= Advice to a Son =

1656 anti-matrimony book

Advice to a Son is a 1656 anti-matrimony book by the English essayist Francis Osborne. This was his primary effort, published in two halves in 1656 and 1658 respectively. The first half had five topical sections: "Studies", "Love and Marriage", "Travel", "Government", and "Religion". Despite being published anonymously at first, the book received major traction in the era following the English Restoration.

==Warnings against women and misogynist tone==
The warnings against women with which he plied his son give the book a misogynist character, and it was ridiculed by John Heydon in his Advice to a Daughter, in opposition to Advice to a Son, 1658. A defence of Osborne appeared in Advice to Balaam's Ass, by Thomas Pecke, whom Heydon castigated in a second edition of his Advice to a Daughter, 1659. In Osborne's day his Advice to a Son found admirers among the young scholars at Oxford, but the clergy detected atheism in its vague references to religion, and denounced its evil influence.

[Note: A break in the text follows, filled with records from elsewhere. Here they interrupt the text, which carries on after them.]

**config.mk**
```make
export PLATFORM = sky130hd
export DESIGN_NAME = ewma_level_trigger_refractory
export DESIGN_NICKNAME = d
export VERILOG_FILES = /design/src/rtl/ewmalt_pkg.sv /design/src/rtl/ewmalt_core.sv /design/src/rtl/ewma_level_trigger_refractory.sv
export SDC_FILE = /design/constraint.sdc
export NUM_CORES = 2
export LEC_CHECK = 0
export ABC_AREA = 1
export ABC_CLOCK_PERIOD_IN_PS = 18100
export BUFFER_PORTS_ARGS = -buffer_cell sky130_fd_sc_hd__buf_2
export CAP_MARGIN = 10
export CORE_MARGIN = 10
export CORE_UTILIZATION = 30
export DETAILED_ROUTE_END_ITERATION = 8
export GPL_TIMING_DRIVEN = 0
export SLEW_MARGIN = 15
export SYNTH_ARGS = -nofsm -noshare
export SYNTH_HDL_FRONTEND = slang
export SYNTH_SLANG_ARGS = --single-unit
```
**constraint.sdc**
```tcl
create_clock -name clk_i -period 18.1 [get_ports clk_i]
set_input_delay 1.81 -clock clk_i [delete_from_list [all_inputs] [get_ports clk_i]]
set_output_delay 1.81 -clock clk_i [all_outputs]
set_load 0.02 [all_outputs]
```
**src/rtl/ewmalt_pkg.sv**
```systemverilog
// ----------------------------------------------------------------------------
// ewmalt_pkg
// Shared types and constants for the envelope level trigger.
// ----------------------------------------------------------------------------
`default_nettype none

package ewmalt_pkg;

  localparam int unsigned SampleW = 16;
  localparam int unsigned LevelW  = 16;
  localparam int unsigned AvgW    = 32;
  localparam int unsigned CountW  = 16;
  localparam int unsigned AddrW   = 4;
  localparam int unsigned DataW   = 32;
  localparam int unsigned OutTdataW = 24;

  // register index, taken from paddr[3:2]
  typedef enum logic [1:0] {
    REG_ALPHA       = 2'd0,
    REG_THRESH_HIGH = 2'd1,
    REG_THRESH_LOW  = 2'd2,
    REG_REFRACTORY  = 2'd3
  } reg_idx_e;

  localparam logic [15:0] AlphaRst      = 16'd6554;
  localparam logic [15:0] ThreshHighRst = 16'd16384;
  localparam logic [15:0] ThreshLowRst  = 16'd8192;
  localparam logic [15:0] RefractoryRst = 16'd4410;

  // upper bound of the Q16.16 average (magnitude 32768)
  localparam logic [AvgW-1:0] AvgMax = 32'h8000_0000;

  typedef struct packed {
    logic [15:0] alpha;
    logic [15:0] thresh_high;
    logic [15:0] thresh_low;
    logic [15:0] refractory;
  } cfg_t;

endpackage

`default_nettype wire

```
**src/rtl/ewmalt_core.sv**
```systemverilog
// ----------------------------------------------------------------------------
// ewmalt_core
// Running average state, threshold compare and refractory counter.
// ----------------------------------------------------------------------------
`default_nettype none

module ewmalt_core (
  input  wire                                clk_i,
  input  wire                                rst_ni,
  input  wire                                step_i,
  input  wire  [ewmalt_pkg::SampleW-1:0]     sample_i,
  input  ewmalt_pkg::cfg_t                   cfg_i,
  output logic                               fire_o,
  output logic [ewmalt_pkg::LevelW-1:0]      level_o
);

  logic [ewmalt_pkg::AvgW-1:0]   avg_q, avg_d;
  logic [ewmalt_pkg::CountW-1:0] quiet_q, quiet_d;

  logic [16:0]        mag;
  logic signed [32:0] diff;
  logic signed [49:0] prod;
  logic [33:0]        sum;
  logic               above, below;

  // new = avg + floor(alpha * ((mag << 16) - avg) / 65536), exact rewrite
  always_comb begin
    mag  = sample_i[15] ? (17'h10000 - {1'b0, sample_i}) : {1'b0, sample_i};
    diff = $signed({mag, 16'h0000}) - $signed({1'b0, avg_q});
    prod = $signed({1'b0, cfg_i.alpha}) * diff;
    sum  = {2'b00, avg_q} + prod[49:16];
    avg_d = sum[31:0];

    above = avg_d > {cfg_i.thresh_high, 16'h0000};
    below = avg_d < {cfg_i.thresh_low, 16'h0000};

    fire_o  = 1'b0;
    quiet_d = quiet_q;
    if (above) begin
      fire_o  = (quiet_q == '0);
      quiet_d = cfg_i.refractory;
    end else if (below && (quiet_q != '0)) begin
      quiet_d = quiet_q - 16'd1;
    end
    level_o = avg_d[31:16];
  end

  always_ff @(posedge clk_i or negedge rst_ni) begin
    if (!rst_ni) begin
      avg_q   <= '0;
      quiet_q <= ewmalt_pkg::RefractoryRst;
    end else if (step_i) begin
      avg_q   <= avg_d;
      quiet_q <= quiet_d;
    end
  end

  a_avg_bounded : assert property (@(posedge clk_i) disable iff (!rst_ni)
    avg_q <= ewmalt_pkg::AvgMax)
    else $error("average above full scale");

  a_state_hold : assert property (@(posedge clk_i) disable iff (!rst_ni)
    !step_i |=> ($stable(avg_q) && $stable(quiet_q)))
    else $error("state changed without a transfer");

  a_fire_reload : assert property (@(posedge clk_i) disable iff (!rst_ni)
    (step_i && fire_o) |=> (quiet_q == $past(cfg_i.refractory)))
    else $error("refractory counter not reloaded on fire");

  a_fire_quiet : assert property (@(posedge clk_i) disable iff (!rst_ni)
    fire_o |-> (quiet_q == '0))
    else $error("fire while refractory counter nonzero");

endmodule

`default_nettype wire

```
**src/rtl/ewma_level_trigger_refractory.sv**
```systemverilog
// ----------------------------------------------------------------------------
// ewma_level_trigger_refractory
// Envelope follower on sample magnitude with hysteresis trigger and hold-off.
// ----------------------------------------------------------------------------
// path from input transfer to result valid: input register, then result register
// throughput: 1 item per cycle unless the output stalls; the average update
// loops through the average register around one 17x33 multiply
// reset: average clears to zero, hold-off counter loads 4410, registers take
// their defaults, both stream stages empty
`default_nettype none

module ewma_level_trigger_refractory (
  input  wire                                clk_i,
  input  wire                                rst_ni,
  // stream in
  input  wire                                s_axis_tvalid,
  output logic                               s_axis_tready,
  input  wire  [ewmalt_pkg::SampleW-1:0]     s_axis_tdata,   // [15:0] sample
  // stream out
  output logic                               m_axis_tvalid,
  input  wire                                m_axis_tready,
  // [0] fire, [16:1] level, [23:17] zero
  output logic [ewmalt_pkg::OutTdataW-1:0]   m_axis_tdata,
  // register port
  input  wire                                psel,
  input  wire                                penable,
  input  wire                                pwrite,
  input  wire  [ewmalt_pkg::AddrW-1:0]       paddr,
  input  wire  [ewmalt_pkg::DataW-1:0]       pwdata,
  output logic [ewmalt_pkg::DataW-1:0]       prdata,
  output logic                               pready
);

  ewmalt_pkg::cfg_t   cfg_q;
  ewmalt_pkg::reg_idx_e idx;

  logic        in_valid_q;
  logic [15:0] in_sample_q;
  logic        out_valid_q;
  logic        out_fire_q;
  logic [15:0] out_level_q;
  logic        advance;
  logic        fire;
  logic [15:0] level;

  assign pready = 1'b1;
  assign idx    = ewmalt_pkg::reg_idx_e'(paddr[3:2]);

  always_ff @(posedge clk_i or negedge rst_ni) begin
    if (!rst_ni) begin
      cfg_q.alpha       <= ewmalt_pkg::AlphaRst;
      cfg_q.thresh_high <= ewmalt_pkg::ThreshHighRst;
      cfg_q.thresh_low  <= ewmalt_pkg::ThreshLowRst;
      cfg_q.refractory  <= ewmalt_pkg::RefractoryRst;
    end else if (psel && penable && pwrite) begin
      unique case (idx)
        ewmalt_pkg::REG_ALPHA:       cfg_q.alpha       <= pwdata[15:0];
        ewmalt_pkg::REG_THRESH_HIGH: cfg_q.thresh_high <= pwdata[15:0];
        ewmalt_pkg::REG_THRESH_LOW:  cfg_q.thresh_low  <= pwdata[15:0];
        ewmalt_pkg::REG_REFRACTORY:  cfg_q.refractory  <= pwdata[15:0];
        default: ;
      endcase
    end
  end

  always_comb begin
    unique case (idx)
      ewmalt_pkg::REG_ALPHA:       prdata = {16'h0000, cfg_q.alpha};
      ewmalt_pkg::REG_THRESH_HIGH: prdata = {16'h0000, cfg_q.thresh_high};
      ewmalt_pkg::REG_THRESH_LOW:  prdata = {16'h0000, cfg_q.thresh_low};
      ewmalt_pkg::REG_REFRACTORY:  prdata = {16'h0000, cfg_q.refractory};
      default:                     prdata = '0;
    endcase
  end

  // input stage moves on when the result register is free or being drained
  assign advance       = in_valid_q && (!out_valid_q || m_axis_tready);
  assign s_axis_tready = !in_valid_q || advance;

  always_ff @(posedge clk_i or negedge rst_ni) begin
    if (!rst_ni) begin
      in_valid_q  <= 1'b0;
      out_valid_q <= 1'b0;
    end else begin
      if (s_axis_tready) begin
        in_valid_q <= s_axis_tvalid;
      end
      if (advance) begin
        out_valid_q <= 1'b1;
      end else if (m_axis_tready) begin
        out_valid_q <= 1'b0;
      end
    end
  end

  always_ff @(posedge clk_i) begin
    if (s_axis_tready && s_axis_tvalid) begin
      in_sample_q <= s_axis_tdata;
    end
    if (advance) begin
      out_fire_q  <= fire;
      out_level_q <= level;
    end
  end

  ewmalt_core u_core (
    .clk_i    (clk_i),
    .rst_ni   (rst_ni),
    .step_i   (advance),
    .sample_i (in_sample_q),
    .cfg_i    (cfg_q),
    .fire_o   (fire),
    .level_o  (level)
  );

  assign m_axis_tvalid = out_valid_q;
  assign m_axis_tdata  = {7'h00, out_level_q, out_fire_q};

  a_ready_when_empty : assert property (@(posedge clk_i) disable iff (!rst_ni)
    !out_valid_q |-> s_axis_tready)
    else $error("input stalled with empty result register");

  a_result_follows : assert property (@(posedge clk_i) disable iff (!rst_ni)
    advance |=> out_valid_q)
    else $error("processed item did not reach the result register");

  a_out_hold : assert property (@(posedge clk_i) disable iff (!rst_ni)
    (m_axis_tvalid && !m_axis_tready) |=> (m_axis_tvalid && $stable(m_axis_tdata)))
    else $error("result changed while stalled");

endmodule

`default_nettype wire
```
==> out/results.txt <==
GR Overflow Total - 0
Post-synth top flop - dfrtp_1
Antenna violations before repair - 2
Clk slew on worst S/H paths - 0.07 ns
#FFs+latches synth - 147
Post-DP HPWL - 77500 um
Routed wl met3 - 6660 um
EDFF count, synth - 33
Antenna diode count - 0
GPL Wtd Cong - 0.958
Cell taking the most area after synthesis - fa_1
Tmin final - 13.70 ns
Fraction of layout cells with a size suffix above 1 - 5.64%
WL met1 - 39200 um
Final hold vios - 0
Period utilisation layout - 75.7%
Maxcap violations - 0
First-pass GRT wire length - 145000 um
Type of origin of the critical path - register
Post-CTS setup buffers - 0
Worst Path Arrival - 14.09 ns
Final WS setup - 4.40 ns
Clock sinks - 147
Worst Path Max Fanout - 10
RSZ-0062 raised after global routing - no
DR pass1 iterations - 5
Clock skew - 0.0113 ns
DIE WIDTH - 328 um
Clock Path Buffers - 2
Fmax - 73.0 MHz
Final #Nets - 4507
Ys Warns - 0
Synthesis-to-finish area growth - 9.34%
Fill count - 10.1k
Via count - 23.9k
Latest clock arrival within the worst-skew pair - 0.45 ns
Cts repair resizes - 0
DR top layer - met5
Die area - 107000 um^2
TritonCTS Buffers - 17
I/O pin total - 118
Crit path max-delay family - adder cells
Distinct cell type count after synthesis - 55
Core Region - 93600 um^2
Max incr delay on CP - 0.61 ns
Slew margin rel. - 19.9%
Status - finished clean
Routed len/inst - 18.4 um
Most common cell after layout, fill and taps aside - inv_1
Number of global-route vias before repair - 24.4k
Total Routing Usage GR - 17.3%
Port buffer count - 75
DR vias/cell - 4.75
Sequential cell area - 3870 um^2
Die H - 328 um
Worst-Margin Slew - 1.20 ns
Leading cell types in the layout, fill and taps excluded - inv_1 (874), nand2_1 (760), fa_1 (490)
Buf/Inv on CP - 11
Fin util - 33.2%
Most Frequent Cell on Critical Path - nand2_1
Root buf cell - clkbuf_16
Setup crit end kind - register
Avg Synthesized Cell Area - 7.78 um^2
Initial DRC Count - 1827
Cts hold-fix bufs - 0
Seq/Total Area, Yosys - 13.6%
Post-Syn Area - 28400 um^2
Initial Util - 30.3%
Async SR Flop Fraction - 77.6%
Row count - 112
Pins Over Slew Limit - 0
Yosys top cell area share - 34.6%
Routed WL - 92300 um
TNS Setup - 0 ns
Remaining DRCs - 0
Dpl ws - 4.82 ns
Remaining antenna violation count after routing - 0
Synth area leaders - fa_1 (35%), inv_1 (12%), nand2_1 (10%)
Met2 Wirelength - 43400 um
Worst hold path class - reg2reg
Largest net degree at the start of global routing - 68
Slowest cell on crit path - a21oi_1
CTS tree - done
H-tree depth - 4
Finish-stage setup viols - 0
Multi-input gate area - 20700 um^2
WS Path Type - reg2reg
Cell count after synthesis - 3647
Worst path required time - 18.49 ns
-- path summary, 6_finish.rpt --
kind                                   startpoint                  to  slack, ns  depth (start not counted)
min in group asynchronous                  rst_ni   u_core.quiet_q[7]       1.37                          1
worst min-delay path            u_core.quiet_q[0]   u_core.quiet_q[0]       0.47                          2
worst min register to register  u_core.quiet_q[0]   u_core.quiet_q[0]       0.47                          2
max in group asynchronous                  rst_ni           cfg_q[49]      15.97                          2
worst max register to register     in_sample_q[0]  u_core.quiet_q[11]       4.40                         60
worst max-delay path               in_sample_q[0]  u_core.quiet_q[11]       4.40                         60
-- synthesized netlist by cell type, types with 8 or more instances --
master    number
inv_1        874
nand2_1      760
fa_1         490
nor2_1       340
ha_1         194
o21ai_0      159
nand3_1      130
a21oi_1      123
clkbuf_1      94
dfrtp_1       93
xor2_1        53
or2_2         34
xnor2_1       34
edfxtp_1      33
nand4_1       29
buf_4         26
dfstp_2       21
nor3_1        19
a221oi_1      13
a22oi_1       12
o21bai_1      12
clkinv_1      10
o21a_1         8
-- layer usage --
layer  up-vias  global-route usage, %
met5         -                      0
met4         4                   5.36
met3       132                   2.98
met2       801                   28.6
met1     11800                   22.9
li1      11100                      -
-- state kept, by name (all words and copies together), names as in the netlist --
| name | count |
|---|---|
| m_axis_tvalid | 1 |
| in_sample_q | 16 |
| u_core.avg_q | 32 |
| out_fire_q | 1 |
| in_valid_q | 1 |
| out_level_q | 16 |
| cfg_q | 64 |
| u_core.quiet_q | 16 |
-- stage by stage --
step / hold slack, ns / area (um^2) / cells
floorplan: 0.442 / 28500 / 3669
global placement: 0.461 / 30400 / 4998
detailed placement: 0.467 / 30500 / 4999
CTS: 0.477 / 31000 / 5031
global route: 0.494 / 31000 / 5031
finish: 0.475 / 31000 / 5031
-- layout make-up --
class	count	area share (%)
buffer	128	1.91
clock inverter	13	0.363
multi-input combinational	2508	66.6
tap	1254	5.05
sequential	147	12.5
inverter	886	10.7
clock buffer	19	1.53
timing repair buffer	76	1.32
-- logic make-up (layout without fill, tap and decap cells) --
logic type      count (synthesis)  after routing  synth area share, %
compound gates                363            363                 7.15
xor+xnor                       87             87                 2.68
fa+ha+maj                     684            684                 43.1
buf+inv                      1014           1122                 13.8
flops                         147            147                 13.6
other cells                     2             24               0.0265
simple gates                 1350           1350                 19.6
-- worst register-to-register path: cells and delay by family (launching register included) --
family,cells,cell delay (ns)
AO/OA/AOI/OAI,11,3.13
AND/OR/NAND/NOR,26,3.59
adder cells (fa/ha/maj),11,4.79
flip-flops,1,0.48
XOR/XNOR,1,0.26
buffers and inverters,11,1.43
Power is left out: the tool's default activity adds up to more than one toggle a clock period on the data nets, which glitch-free logic cannot reach.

==An attempt to ban the book increased its sales==

On 27 July 1658 the vice-chancellor, John Conant summoned the Oxford booksellers before him, and told them sell no more copies of Osborne's book; but this direction caused the Advice, according to Anthony à Wood, to sell far more copies.

==Literary reputation==

At a later date Samuel Pepys studied it, and Sir William Petty told him that the three most popular books of his time were Osborne's Advice, Thomas Browne's Religio Medici, and Samuel Butler's Hudibras. Jonathan Swift wrote of Osborne in The Tatler as one who affected the phrases in fashion at court in his day, and soon became either unintelligible or ridiculous. James Boswell found the Advice shrewd, quaint, and lively; but Samuel Johnson told Boswell that Osborne was conceited: "Were a man to write so now, the boys would throw stones at him." The book is considered an example of "Courtesy literature", a descendant of such books as The Book of the Courtier.